Bug 541927

Summary:

Persistent cluster problems after reboot -f

Product:

Red Hat Enterprise MRG

Reporter:

Alan Conway <aconway>

Component:

qpid-cpp

Assignee:

Alan Conway <aconway>

Status:

CLOSED ERRATA

QA Contact:

Jeff Needle <jneedle>

Severity:

high

Docs Contact:

Priority:

high

Version:

1.1.6

CC:

freznice, frzhang, iboverma, jneedle, mcressma, tao

Target Milestone:

1.3

Target Release:

---

Hardware:

All

OS:

Linux

Whiteboard:

Fixed In Version:

Doc Type:

Bug Fix

Doc Text:

Newly added members now update their membership properly. As a result, new clients no longer miss failover update messages, and no longer cause the cluster to shut down because of the inconsistencies between the nodes.

Story Points:

---

Clone Of:

Clones:

601236 (view as bug list)

Environment:

Last Closed:

2010-10-14 16:02:17 UTC

Type:

---

Regression:

---

Mount Type:

---

Documentation:

---

CRM:

Verified Versions:

Category:

---

oVirt Team:

---

RHEL 7.3 requirements from Atomic Host:

Cloudforms Team:

---

Target Upstream Version:

Embargoed:

Bug Depends On:

Bug Blocks:

601236

Attachments:

Description	Flags
broker 1 log	none
broker 2 log	none
Testing source codes	none
scripts for creating exchanges and queues	none
scripts for cleaning up queues and exchanges	none
/etc/sysconfig/qpidd on one nodes	none
steps to run the test	none
Source codes and other documents	none
complete error logs on both nodes	none
alternate (simpler) reproducer	none
suggested fix?	none

Description Alan Conway 2009-11-27 16:05:30 UTC

Created attachment 374245 [details]
broker 1 log

See the attached message files.   When the "max-queue-count" limit is reached,  qpidd in node 1 aborted and left the cluster. Node 2 reported   "Channel exception: not-attached: Channel 2 is not attached"  error.  The consumer client blocked and could
not consume any message.   ( the issue is easy to re-produce)

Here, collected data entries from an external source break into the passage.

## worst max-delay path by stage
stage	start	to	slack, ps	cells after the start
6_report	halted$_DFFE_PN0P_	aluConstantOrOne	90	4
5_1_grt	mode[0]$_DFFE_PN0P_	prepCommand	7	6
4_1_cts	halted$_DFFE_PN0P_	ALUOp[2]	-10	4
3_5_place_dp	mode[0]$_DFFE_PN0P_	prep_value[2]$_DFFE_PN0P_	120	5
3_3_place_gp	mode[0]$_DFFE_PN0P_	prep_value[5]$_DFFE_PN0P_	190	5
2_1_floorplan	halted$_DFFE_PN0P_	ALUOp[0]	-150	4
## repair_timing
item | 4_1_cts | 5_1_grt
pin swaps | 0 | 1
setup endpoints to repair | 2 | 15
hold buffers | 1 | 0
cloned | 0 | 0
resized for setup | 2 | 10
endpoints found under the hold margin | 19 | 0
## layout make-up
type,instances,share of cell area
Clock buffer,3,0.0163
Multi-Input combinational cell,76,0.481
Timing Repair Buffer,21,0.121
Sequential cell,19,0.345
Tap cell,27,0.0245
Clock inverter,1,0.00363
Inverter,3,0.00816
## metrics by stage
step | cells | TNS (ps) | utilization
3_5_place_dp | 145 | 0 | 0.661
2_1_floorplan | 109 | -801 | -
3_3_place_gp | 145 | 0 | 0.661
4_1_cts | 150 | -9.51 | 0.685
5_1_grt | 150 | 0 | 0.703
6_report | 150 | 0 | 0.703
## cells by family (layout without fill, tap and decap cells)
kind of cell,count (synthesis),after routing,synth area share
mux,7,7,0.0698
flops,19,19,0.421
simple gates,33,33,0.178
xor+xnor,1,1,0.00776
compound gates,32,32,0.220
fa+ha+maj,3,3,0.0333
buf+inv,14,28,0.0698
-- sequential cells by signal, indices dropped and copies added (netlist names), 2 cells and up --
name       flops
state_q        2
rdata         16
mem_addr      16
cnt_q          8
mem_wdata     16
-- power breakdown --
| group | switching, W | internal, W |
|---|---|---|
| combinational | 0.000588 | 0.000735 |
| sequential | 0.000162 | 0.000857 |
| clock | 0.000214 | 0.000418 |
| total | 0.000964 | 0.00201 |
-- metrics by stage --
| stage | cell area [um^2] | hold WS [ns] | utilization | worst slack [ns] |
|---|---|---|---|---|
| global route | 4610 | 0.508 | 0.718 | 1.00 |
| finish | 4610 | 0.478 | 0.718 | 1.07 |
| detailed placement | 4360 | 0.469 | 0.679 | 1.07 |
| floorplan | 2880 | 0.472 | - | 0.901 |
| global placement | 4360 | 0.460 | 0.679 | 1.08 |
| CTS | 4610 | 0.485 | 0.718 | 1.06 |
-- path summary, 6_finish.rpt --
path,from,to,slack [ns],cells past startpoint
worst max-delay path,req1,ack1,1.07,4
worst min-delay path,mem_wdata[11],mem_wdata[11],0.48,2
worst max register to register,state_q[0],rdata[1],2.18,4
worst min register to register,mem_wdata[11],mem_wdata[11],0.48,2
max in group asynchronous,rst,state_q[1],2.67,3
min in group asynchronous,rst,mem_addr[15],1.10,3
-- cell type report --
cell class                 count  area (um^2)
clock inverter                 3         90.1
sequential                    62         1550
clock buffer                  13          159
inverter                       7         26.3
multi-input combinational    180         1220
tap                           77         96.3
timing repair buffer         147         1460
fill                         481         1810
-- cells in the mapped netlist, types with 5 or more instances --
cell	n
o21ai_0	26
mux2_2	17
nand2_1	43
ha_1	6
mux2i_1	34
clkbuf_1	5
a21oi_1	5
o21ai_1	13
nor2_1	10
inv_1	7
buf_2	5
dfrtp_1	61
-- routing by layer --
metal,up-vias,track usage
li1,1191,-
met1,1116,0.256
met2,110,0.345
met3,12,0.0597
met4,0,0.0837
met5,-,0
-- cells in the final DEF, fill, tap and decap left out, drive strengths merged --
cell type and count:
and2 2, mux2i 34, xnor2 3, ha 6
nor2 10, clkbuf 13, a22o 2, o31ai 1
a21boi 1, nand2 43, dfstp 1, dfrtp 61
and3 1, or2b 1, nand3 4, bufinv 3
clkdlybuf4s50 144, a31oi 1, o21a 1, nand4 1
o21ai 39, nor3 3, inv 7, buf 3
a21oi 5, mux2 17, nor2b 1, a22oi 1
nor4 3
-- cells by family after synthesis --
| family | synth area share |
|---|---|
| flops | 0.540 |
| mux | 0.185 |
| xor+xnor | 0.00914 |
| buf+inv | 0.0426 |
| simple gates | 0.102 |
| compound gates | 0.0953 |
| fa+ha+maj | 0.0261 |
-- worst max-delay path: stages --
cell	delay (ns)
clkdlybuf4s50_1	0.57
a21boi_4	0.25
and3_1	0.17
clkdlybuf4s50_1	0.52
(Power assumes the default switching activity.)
File: config.mk
export PLATFORM = sky130hd
export DESIGN_NAME = hazard_ctrl_unit_flat
export DESIGN_NICKNAME = d
export VERILOG_FILES = /design/src/rtl/hazard_ctrl_unit_if.sv /design/src/rtl/hazard_ctrl_unit.sv /design/src/flat_wrapper.sv
export SDC_FILE = /design/constraint.sdc
export NUM_CORES = 1
export LEC_CHECK = 0
export BUFFER_PORTS_ARGS = -buffer_cell sky130_fd_sc_hd__buf_2
export CORE_AREA = 2 2 44 46
export CTS_BUF_LIST = sky130_fd_sc_hd__clkbuf_16
export CTS_CLUSTER_SIZE = 10
export DETAILED_ROUTE_END_ITERATION = 16
export DIE_AREA = 0 0 46 48
export GPL_TIMING_DRIVEN = 0
export PLACE_DENSITY = 0.71
export SLEW_MARGIN = 30
export SYNTH_ARGS = -nofsm -noshare
export SYNTH_HDL_FRONTEND = slang
export SYNTH_SLANG_ARGS = --single-unit
File: constraint.sdc
create_clock -name clk -period 1.2 [get_ports clk]
set_clock_uncertainty 0.05 [all_clocks]
set_input_delay 0.06 -clock clk [delete_from_list [all_inputs] [get_ports clk]]
set_output_delay 0.06 -clock clk [all_outputs]
set_load 0.03 [all_outputs]
File: src/rtl/hazard_ctrl_unit_if.sv
// Hazard-unit signal bundle: pipeline-side hazard inputs and stall/flush/forward controls.
// Optional HAZARD_PERF_EN adds the stall/flush performance counter outputs.
interface hazard_ctrl_unit_if #(
    parameter int unsigned AW    = 5,
    parameter int unsigned CNT_W = 32
);
    logic [AW-1:0] rs1D;
    logic [AW-1:0] rs2D;
    logic [AW-1:0] rs1E;
    logic [AW-1:0] rs2E;
    logic [AW-1:0] rdE;
    logic [AW-1:0] rdM;
    logic [AW-1:0] rdW;
    logic          regwriteM;
    logic          regwriteW;
    logic          loadE;
    logic          pcsrcE;
    logic          mdu_startE;
    logic          mdu_done;
    logic [1:0]    forwardAE;
    logic [1:0]    forwardBE;
    logic          stallF;
    logic          stallD;
    logic          stallE;
    logic          flushD;
    logic          flushE;
    logic          flushM;
`ifdef HAZARD_PERF_EN
    logic [CNT_W-1:0] stall_cnt;
    logic [CNT_W-1:0] flush_cnt;
`endif

    // Pipeline side: drives hazard information, receives controls.
    modport master (
        output rs1D, rs2D, rs1E, rs2E, rdE, rdM, rdW, regwriteM, regwriteW,
        output loadE, pcsrcE, mdu_startE, mdu_done,
`ifdef HAZARD_PERF_EN
        input  stall_cnt, flush_cnt,
`endif
        input  forwardAE, forwardBE, stallF, stallD, stallE, flushD, flushE, flushM
    );

    modport slave (
        input  rs1D, rs2D, rs1E, rs2E, rdE, rdM, rdW, regwriteM, regwriteW,
        input  loadE, pcsrcE, mdu_startE, mdu_done,
`ifdef HAZARD_PERF_EN
        output stall_cnt, flush_cnt,
`endif
        output forwardAE, forwardBE, stallF, stallD, stallE, flushD, flushE, flushM
    );
endinterface

File: src/rtl/hazard_ctrl_unit.sv
// Pipeline hazard controller: E-stage forwarding, load-use bubbles, branch flush, MDU wait.
// Define HAZARD_PERF_EN to add stall/flush performance counters.
module hazard_ctrl_unit #(
    parameter int unsigned AW          = 5,
    parameter int unsigned LOAD_STALLS = 1,
    parameter int unsigned CNT_W       = 32
) (
    input  logic              clk,
    input  logic              rst,
    hazard_ctrl_unit_if.slave hz
);
    localparam logic [AW-1:0] RegZero = '0;
    localparam int unsigned   LdInit  = (LOAD_STALLS > 1) ? (LOAD_STALLS - 2) : 0;

    typedef enum logic [1:0] {StRun, StLdStall, StMduWait} state_e;

    state_e     state_q, state_d;
    logic [1:0] ld_cnt_q, ld_cnt_d;

    logic [1:0] fwd_a, fwd_b;
    logic       stall_f, stall_d, stall_e, flush_d, flush_e, flush_m;
    logic       lu_hit;

    // M-stage result is younger than W, so it wins when both match.
    always_comb begin
        fwd_a = 2'b00;
        if (hz.regwriteM && hz.rdM != RegZero && hz.rdM == hz.rs1E) begin
            fwd_a = 2'b10;
        end else if (hz.regwriteW && hz.rdW != RegZero && hz.rdW == hz.rs1E) begin
            fwd_a = 2'b01;
        end
    end

    always_comb begin
        fwd_b = 2'b00;
        if (hz.regwriteM && hz.rdM != RegZero && hz.rdM == hz.rs2E) begin
            fwd_b = 2'b10;
        end else if (hz.regwriteW && hz.rdW != RegZero && hz.rdW == hz.rs2E) begin
            fwd_b = 2'b01;
        end
    end

    assign lu_hit = hz.loadE && (hz.rdE != RegZero) &&
                    ((hz.rdE == hz.rs1D) || (hz.rdE == hz.rs2D));

    always_comb begin
        state_d  = state_q;
        ld_cnt_d = ld_cnt_q;
        stall_f  = 1'b0;
        stall_d  = 1'b0;
        stall_e  = 1'b0;
        flush_d  = 1'b0;
        flush_e  = 1'b0;
        flush_m  = 1'b0;
        unique case (state_q)
            StRun: begin
                if (hz.mdu_startE) begin
                    // A result ready in the issue cycle needs no freeze at all.
                    if (!hz.mdu_done) begin
                        stall_f = 1'b1;
                        stall_d = 1'b1;
                        stall_e = 1'b1;
                        flush_m = 1'b1;
                        state_d = StMduWait;
                    end
                end else if (hz.pcsrcE) begin
                    flush_d = 1'b1;
                    flush_e = 1'b1;
                end else if (lu_hit) begin
                    stall_f = 1'b1;
                    stall_d = 1'b1;
                    flush_e = 1'b1;
                    if (LOAD_STALLS > 1) begin
                        state_d  = StLdStall;
                        ld_cnt_d = 2'(LdInit);
                    end
                end
            end
            StLdStall: begin
                if (hz.pcsrcE) begin
                    // The stalled consumer is on the wrong path; drop the stall.
                    flush_d  = 1'b1;
                    flush_e  = 1'b1;
                    state_d  = StRun;
                    ld_cnt_d = 2'd0;
                end else begin
                    stall_f = 1'b1;
                    stall_d = 1'b1;
                    flush_e = 1'b1;
                    if (ld_cnt_q == 2'd0) begin
                        state_d = StRun;
                    end else begin
                        ld_cnt_d = ld_cnt_q - 2'd1;
                    end
                end
            end
            StMduWait: begin
                if (hz.mdu_done) begin
                    state_d = StRun;
                end else begin
                    stall_f = 1'b1;
                    stall_d = 1'b1;
                    stall_e = 1'b1;
                    flush_m = 1'b1;
                end
            end
            default: begin
                state_d  = StRun;
                ld_cnt_d = 2'd0;
            end
        endcase
    end

    always_ff @(posedge clk or negedge rst) begin
        if (!rst) begin
            state_q  <= StRun;
            ld_cnt_q <= 2'd0;
        end else begin
            state_q  <= state_d;
            ld_cnt_q <= ld_cnt_d;
        end
    end

    // Outputs are forced low combinationally for the whole time reset is held.
    assign hz.forwardAE = rst ? fwd_a : 2'b00;
    assign hz.forwardBE = rst ? fwd_b : 2'b00;
    assign hz.stallF    = rst & stall_f;
    assign hz.stallD    = rst & stall_d;
    assign hz.stallE    = rst & stall_e;
    assign hz.flushD    = rst & flush_d;
    assign hz.flushE    = rst & flush_e;
    assign hz.flushM    = rst & flush_m;

`ifdef HAZARD_PERF_EN
    logic [CNT_W-1:0] stall_cnt_q, stall_cnt_d;
    logic [CNT_W-1:0] flush_cnt_q, flush_cnt_d;

    always_comb begin
        stall_cnt_d = stall_cnt_q;
        flush_cnt_d = flush_cnt_q;
        if (stall_f) begin
            stall_cnt_d = stall_cnt_q + CNT_W'(1);
        end
        if (flush_d) begin
            flush_cnt_d = flush_cnt_q + CNT_W'(1);
        end
    end

    always_ff @(posedge clk or negedge rst) begin
        if (!rst) begin
            stall_cnt_q <= '0;
            flush_cnt_q <= '0;
        end else begin
            stall_cnt_q <= stall_cnt_d;
            flush_cnt_q <= flush_cnt_d;
        end
    end

    assign hz.stall_cnt = stall_cnt_q;
    assign hz.flush_cnt = flush_cnt_q;
`endif
endmodule

File: src/flat_wrapper.sv
// flat-port wrapper written by rule: the top's interface ports become plain ports
module hazard_ctrl_unit_flat 
#(
    parameter int unsigned AW          = 5,
    parameter int unsigned LOAD_STALLS = 1,
    parameter int unsigned CNT_W       = 32
)
  (clk, rst, hz_rs1D, hz_rs2D, hz_rs1E, hz_rs2E, hz_rdE, hz_rdM, hz_rdW, hz_regwriteM, hz_regwriteW, hz_loadE, hz_pcsrcE, hz_mdu_startE, hz_mdu_done, hz_forwardAE, hz_forwardBE, hz_stallF, hz_stallD, hz_stallE, hz_flushD, hz_flushE, hz_flushM);
  hazard_ctrl_unit_if #(.AW(AW), .CNT_W(CNT_W)) hz_i ();
  input  logic clk;
  input  logic rst;
  input wire logic [$bits(hz_i.rs1D)-1:0] hz_rs1D;
  input wire logic [$bits(hz_i.rs2D)-1:0] hz_rs2D;
  input wire logic [$bits(hz_i.rs1E)-1:0] hz_rs1E;
  input wire logic [$bits(hz_i.rs2E)-1:0] hz_rs2E;
  input wire logic [$bits(hz_i.rdE)-1:0] hz_rdE;
  input wire logic [$bits(hz_i.rdM)-1:0] hz_rdM;
  input wire logic [$bits(hz_i.rdW)-1:0] hz_rdW;
  input wire logic [$bits(hz_i.regwriteM)-1:0] hz_regwriteM;
  input wire logic [$bits(hz_i.regwriteW)-1:0] hz_regwriteW;
  input wire logic [$bits(hz_i.loadE)-1:0] hz_loadE;
  input wire logic [$bits(hz_i.pcsrcE)-1:0] hz_pcsrcE;
  input wire logic [$bits(hz_i.mdu_startE)-1:0] hz_mdu_startE;
  input wire logic [$bits(hz_i.mdu_done)-1:0] hz_mdu_done;
  output wire logic [$bits(hz_i.forwardAE)-1:0] hz_forwardAE;
  output wire logic [$bits(hz_i.forwardBE)-1:0] hz_forwardBE;
  output wire logic [$bits(hz_i.stallF)-1:0] hz_stallF;
  output wire logic [$bits(hz_i.stallD)-1:0] hz_stallD;
  output wire logic [$bits(hz_i.stallE)-1:0] hz_stallE;
  output wire logic [$bits(hz_i.flushD)-1:0] hz_flushD;
  output wire logic [$bits(hz_i.flushE)-1:0] hz_flushE;
  output wire logic [$bits(hz_i.flushM)-1:0] hz_flushM;
  assign hz_i.rs1D = hz_rs1D;
  assign hz_i.rs2D = hz_rs2D;
  assign hz_i.rs1E = hz_rs1E;
  assign hz_i.rs2E = hz_rs2E;
  assign hz_i.rdE = hz_rdE;
  assign hz_i.rdM = hz_rdM;
  assign hz_i.rdW = hz_rdW;
  assign hz_i.regwriteM = hz_regwriteM;
  assign hz_i.regwriteW = hz_regwriteW;
  assign hz_i.loadE = hz_loadE;
  assign hz_i.pcsrcE = hz_pcsrcE;
  assign hz_i.mdu_startE = hz_mdu_startE;
  assign hz_i.mdu_done = hz_mdu_done;
  assign hz_forwardAE = hz_i.forwardAE;
  assign hz_forwardBE = hz_i.forwardBE;
  assign hz_stallF = hz_i.stallF;
  assign hz_stallD = hz_i.stallD;
  assign hz_stallE = hz_i.stallE;
  assign hz_flushD = hz_i.flushD;
  assign hz_flushE = hz_i.flushE;
  assign hz_flushM = hz_i.flushM;
  hazard_ctrl_unit #(.AW(AW), .LOAD_STALLS(LOAD_STALLS), .CNT_W(CNT_W)) u_core (.clk(clk), .rst(rst), .hz(hz_i));
endmodule
; Word-level counts from Yosys, hierarchy flattened
; Cells that the tools add are included.
[word_totals]
wordCells = 67
inputBits = 43
out_inout_bits = 10
ff_bits = 4
[classes]
n_reduce_logical = 17
mux = 29
bitwise = 5
n_addsub = 1
n_eq_ne = 13
[ops]
columns = cell, n
row1 = == test 5 bit, 6
row2 = 2-to-1 mux 2 bit, 11
row3 = nonzero test 5 bit, 3
row4 = 2-to-1 mux 1 bit, 12
row5 = logical AND 1 bit, 8
row6 = "inequality test 2 bit, second input constant", 3
row7 = case mux 1 bit (2 select lines), 3
row8 = case mux 2 bit (3 select lines), 1
row9 = AND 1 bit, 4
row10 = logical NOT 2 bit, 2
row11 = case mux 2 bit (2 select lines), 1
row12 = AND reduction 4 bit, 1
row13 = "inequality test 3 x 2 -> 1 bit, second input constant", 1
row14 = "inequality test 3 bit, second input constant", 1
row15 = case mux 1 bit (3 select lines), 1
row16 = "== test 2 x 1 -> 1 bit, second input constant", 1
row17 = "== test 2 bit, second input constant", 1
row18 = AND reduction 2 bit, 1
row19 = OR reduction 2 bit, 1
row20 = "subtractor 2 x 1 -> 2 bit, second input constant", 1
row21 = logical OR 1 bit, 1
row22 = inverter 1 bit, 1

; Longest topological paths before layout
; Gate-level depths: netlist of run 1.
[depth]
ltp_word = 8
ltp_mapped = 5
mapped_depth_nobuf = 4

; Worst setup path before layout of run 1
; Ideal clock, no wire load.
[synth_path]
path_kind = register to output
start = register u_core.state_q[1]
end = output hz_stallF
path_slack_ns = -0.644
path_buffers = 1
required_ns = 1.090
arrival_time_ns = 1.734
stages_incl_launch_ff = 5
cell_sequence = dfrtp_1 nor2_1 nand4_1 o31ai_1 buf_4
[synth_between]
elab_chain_len = 3
elab_cells_between_ends = 5
classes_between = eq/ne: 2 / mux: 1 / bitwise: 1 / reduce/logical: 1
[synth_rtl]
columns = item, line_no
row1 = "start, declared", hazard_ctrl_unit.sv:17  ; state_e state_q, state_d;
row2 = "start signal, assigned", hazard_ctrl_unit.sv:116  ; state_q <= StRun;
row3 = "start signal, assigned", hazard_ctrl_unit.sv:119  ; state_q <= state_d;
row4 = == test 2 bit (tied with other cells), -
row5 = case mux 1 bit (3 select lines) (*), -
row6 = AND 1 bit (*), -
row7 = "end, declared", flat_wrapper.sv:27  ; output wire logic [$bits(hz_i.stallF)-1:0] hz_stallF;
; Mark *: on every way between the ends. The rest lies on a longest branch, timed or not.

; Worst setup path after layout of run 1
[layout_path]
start = input hz_rdM[0]
end = output hz_forwardBE[1]
[layout_between]
elab_chain_len = 5
elab_cells_between_ends = 6
classes_between = eq/ne: 1 / mux: 2 / reduce/logical: 3
[layout_rtl]
columns = item, line_no
row1 = "start, declared", flat_wrapper.sv:17  ; input wire logic [$bits(hz_i.rdM)-1:0] hz_rdM;
row2 = nonzero test 5 bit, hazard_ctrl_unit.sv:36  ; if (hz.regwriteM && hz.rdM != RegZero && hz.rdM == hz.rs2E) begin
row3 = logical AND 1 bit, hazard_ctrl_unit.sv:36
row4 = logical AND 1 bit (*), hazard_ctrl_unit.sv:36
row5 = 2-to-1 mux 2 bit (*), hazard_ctrl_unit.sv:36
row6 = 2-to-1 mux 2 bit (*), hazard_ctrl_unit.sv:126  ; assign hz.forwardBE = rst ? fwd_b : 2'b00;
row7 = "end, declared", flat_wrapper.sv:26  ; output wire logic [$bits(hz_i.forwardBE)-1:0] hz_forwardBE;
; Marked as above.

==> qor.yml, run 1 <==
place:
  gp_routability_congestion: 0.821
  dp.final_hpwl_mm: 1.39
  numPortBuffers: 52
finish:
  n_antenna_cell: 0
  final_core_density: 0.625
  area.growth.synth_to_final_pct: 116
  design.final.nets: 164
  multiInputGateArea_um2: 568
  flip_flop_count_of_the_largest_register_after_layout: 1
  regArea_um2: 25.0
  filler_cell_count: 152
  registers.top_by_ff_count: "u_core.state_q"
  registers_with_the_highest_flip_flop_counts: "u_core.state_q: 1 flops"
  post_route_cells_drive_above_1_share: 0.639
outcome:
  failed_checks: "negative setup slack"
  outcome: "finished, violations left"
synth:
  synth_largest_area_cell: "sky130_fd_sc_hd__xor2_1"
  synth_warnings: 0
  syn-mean-instance-area_um2: 7.75
  post_synthesis_instance_total: 63
  seq_area_frac_synth: 0.0513
  synthesis.nets: 106
  synth_top_area_frac: 0.431
  yosys-top-cells-area: "sky130_fd_sc_hd__xor2_1, sky130_fd_sc_hd__xnor2_1, sky130_fd_sc_hd__or4_1, sky130_fd_sc_hd__dfrtp_1, sky130_fd_sc_hd__nor4_2"
  post_synth_num_cell_types: 20
  synth.cell_area_um2: 488
  ys_seq_elements: 1
timing:
  finalWorstPathRequiredPeriod_ns: 1.43
  finalSetupViolCount: 7
  total_count_of_max_transition_violations_in_the_final_report: 0
  period_share: 1.19
  hold_violations: 0
  timing.setup.tns_ns: -0.952
  maxClockFrequency_mhz: 699
  layout_setup_ws_ns: -0.230
  grt_setup_unrepaired: "true"
  max_slew_margin_vs_limit: 0.762
  worst_pin_slew_ns: 0.353
detailed_routing:
  average_wire_per_standard_cell_um: 12.7
  vias_after_detailed_routing: 663
  detail_route.wirelength_mm: 1.72
  detail_route.first_pass.iterations: 4
  first_iter_violations: 3
  route.detailed.drc: 0
  ant_nets: 0
  post_drt_via_cell_ratio: 4.88
die:
  fp.dieArea_mm2: 0.00221
  ioPinCount: 53
  die_w_um: 46
  chipHeight_um: 48
  initial_cell_density_of_the_core: 0.289
  std_cell_rows: 15
  core_mm2: 0.00169
global_route:
  grt_max_degree: 8
  antenna_violations_before_repair: 0
  first_pass_grt_wire_length_mm: 2.48
  grt_pass1_vias: 637
  global_route.usage.total: 0.146
  overflow: 0
power_and_ir_drop:
  power_density_mw_per_mm2: 372
  power.ir.vdd_worst_mv: 0.175
  leakagePower_uw: 0.000484
run:
  max_cap_viol_count: 0
critical_path:
  worstSetupEndpointType: "output port"
  crit_type: "in2out"
  critical_path.cell_chain: "buf_8 > or4_4 > o21ai_4 > nor4_2 > and2_2 > buf_4"
  worstPathRequired_ns: 1.09
  worst_setup_path_start_kind: "input port"
  cp_data_arrival_time_ns: 1.32
  critical_path_peak_fanout: 3
  critical_path.slowest_cell: "sky130_fd_sc_hd__or4_4"
  critical_path.max_stage_delay_ns: 0.53
hold_path:
  hp-class: "in2reg"
clock_network:
  clock_insertion_delay_worst_skew_ns: 0
  clk_pin_slew_worst_paths_ns: 0
[layer usage]
metal  track usage  up-vias  wire [µm]
met4             0        0         12
met2         0.289       29        935
met1         0.188      304        675
met3             0        2        100
met5             0        -          0
li1              -      328          -
[cell type report]
cell class,count,area share
tap,17,0.0201
buffer,2,0.0178
timing repair buffer,56,0.397
multi-input combinational,59,0.538
inverter,1,0.00355
sequential,1,0.0237
[through the flow]
stage | setup slack, ns | area (µm²) | total power, µW | cells | hold WS [ns]
detailed placement | -0.318 | 815 | 309 | 132 | -0.167
global route | -0.269 | 1060 | 422 | 136 | 0.192
floorplan | -0.184 | 533 | 180 | 63 | -0.286
CTS | -0.240 | 1010 | 376 | 136 | 0.179
global placement | -0.310 | 815 | 303 | 132 | -0.169
finish | -0.230 | 1060 | 393 | 136 | 0.176
[final timing paths]
check	start	to	slack, ns	cells after the start
worst min-delay path	hz_mdu_done	u_core.state_q[1]$_DFFE_PN0P_	0.18	2
worst max register to register	u_core.state_q[1]$_DFFE_PN0P_	u_core.state_q[1]$_DFFE_PN0P_	0.50	2
worst min register to register	u_core.state_q[1]$_DFFE_PN0P_	u_core.state_q[1]$_DFFE_PN0P_	0.48	2
min in group asynchronous	rst	u_core.state_q[1]$_DFFE_PN0P_	0.43	2
max in group asynchronous	rst	u_core.state_q[1]$_DFFE_PN0P_	0.57	2
worst max-delay path	hz_rdM[0]	hz_forwardBE[1]	-0.23	6
[where the power goes]
group	switching [µW]	total [µW]	internal, µW
Sequential	1.79	38.4	36.7
Combinational	170	355	185
Clock	0	0	0
[repair_timing]
action,4_1_cts,5_1_grt
setup endpoints to repair,6,8
resized for setup,40,10
setup buffers,3,0
pin swaps,17,7
hold endpoints to repair,1,0
hold buffers,1,0
[logic make-up (layout without fill, tap and decap cells)]
group / count (synthesis) / in the layout / synth area share
and+or+nand+nor: 24 / 24 / 0.300
AOI/OAI and AO/OA: 5 / 5 / 0.0718
xor gates and xnor gates: 30 / 30 / 0.538
DFF: 1 / 1 / 0.0513
buffers and inverters: 3 / 59 / 0.0384
[cell usage in the layout, fill, tap and decap left out, types with 2 or more instances in the layout]
| cell | count |
|---|---|
| sky130_fd_sc_hd__buf_2 | 27 |
| sky130_fd_sc_hd__xor2_1 | 22 |
| sky130_fd_sc_hd__buf_6 | 16 |
| sky130_fd_sc_hd__buf_4 | 12 |
| sky130_fd_sc_hd__xnor2_1 | 5 |
| sky130_fd_sc_hd__or4_4 | 3 |
| sky130_fd_sc_hd__nor4_4 | 3 |
| sky130_fd_sc_hd__nor2_1 | 3 |
| sky130_fd_sc_hd__nand3_1 | 2 |
| sky130_fd_sc_hd__xor2_2 | 2 |
| sky130_fd_sc_hd__nor3_2 | 2 |
| sky130_fd_sc_hd__nand2_1 | 2 |
[critical path, delay by kind of cell]
| kind | cells | cell delay (ns) |
|---|---|---|
| AND/OR/NAND/NOR | 3 | 0.81 |
| buffers and inverters | 2 | 0.26 |
| AO/OA/AOI/OAI | 1 | 0.18 |
[synth_stat cells]
library cell	instances
sky130_fd_sc_hd__o211ai_1	1
sky130_fd_sc_hd__nand4_1	1
sky130_fd_sc_hd__nand3_1	2
sky130_fd_sc_hd__nor3_1	3
sky130_fd_sc_hd__a22oi_1	1
sky130_fd_sc_hd__o21ai_1	1
sky130_fd_sc_hd__buf_4	2
sky130_fd_sc_hd__xor2_1	24
sky130_fd_sc_hd__dfrtp_1	1
sky130_fd_sc_hd__or4_1	4
sky130_fd_sc_hd__inv_1	1
sky130_fd_sc_hd__and3_1	1
sky130_fd_sc_hd__nor4_1	2
sky130_fd_sc_hd__nor4_2	2
sky130_fd_sc_hd__o31ai_1	1
sky130_fd_sc_hd__o21bai_1	1
sky130_fd_sc_hd__and2_2	2
sky130_fd_sc_hd__nor2_1	5
sky130_fd_sc_hd__nand2_1	2
sky130_fd_sc_hd__xnor2_1	6
Power figures use the tool's default switching activity.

    In my opinion,  when "max-queue-count" limit is reached,  a  "resource-limit-exceeded" exception can be delivered to the
sender client so that it can pause a while and re-send messages again;  and the consumer client should always be able to consume
messages.   It seems the "resource-limit-exceeded" was also delivered on the qpidd server and made some wrong thing  so that
no message is put onto the channel used by the consumer client.   Is this a bug ?     qpidd on the server is  0.5.752581-26.el5 ;   qpidc used is  0.5.752581-34.el5

Comment 1 Alan Conway 2009-11-27 16:06:23 UTC

Created attachment 374246 [details]
broker 2 log

Comment 2 Qianfeng Zhang 2009-11-30 01:48:32 UTC

Created attachment 374658 [details]
Testing source codes

The codes are some complicated, but there is a  README.TXT inside explaining what they do.

Comment 3 Alan Conway 2009-11-30 14:53:30 UTC

Please add a detailed step-by-step description of how to reproduce the bug including:
 - options to qpidd, how many qpidd running.
 - sequence to run clients, with exact command line parameters

Comment 4 Qianfeng Zhang 2009-12-01 01:20:01 UTC

Created attachment 374939 [details]
scripts for creating exchanges and queues

scripts for creating exchanges and queues

Comment 5 Qianfeng Zhang 2009-12-01 01:21:17 UTC

Created attachment 374940 [details]
scripts for cleaning up queues and exchanges

scripts for cleaning up queues and exchanges

Comment 6 Qianfeng Zhang 2009-12-01 01:24:35 UTC

Created attachment 374941 [details]
/etc/sysconfig/qpidd    on one nodes

The /etc/sysconfig/qpidd on the other node is almost the same except it has

    --cluster-url=amqp:tcp:192.168.100.152:5672

Comment 7 Qianfeng Zhang 2009-12-01 01:38:07 UTC

Created attachment 374942 [details]
steps to run the test

Also please refer to the README.TXT in the source codes about what the example codes do

Comment 8 Alan Conway 2009-12-01 17:28:45 UTC

I am not able to reproduce the problem. I see broker logs similar to your broker 2 log on all brokers: resource-limit-exceeded followed by channel-not-attached.

Note the channel-not-attached error is correct. An exception automatically closes the session, you need to create a new session to continue sending. The channel-not-attached error is the result of trying to use the old session which has been closed.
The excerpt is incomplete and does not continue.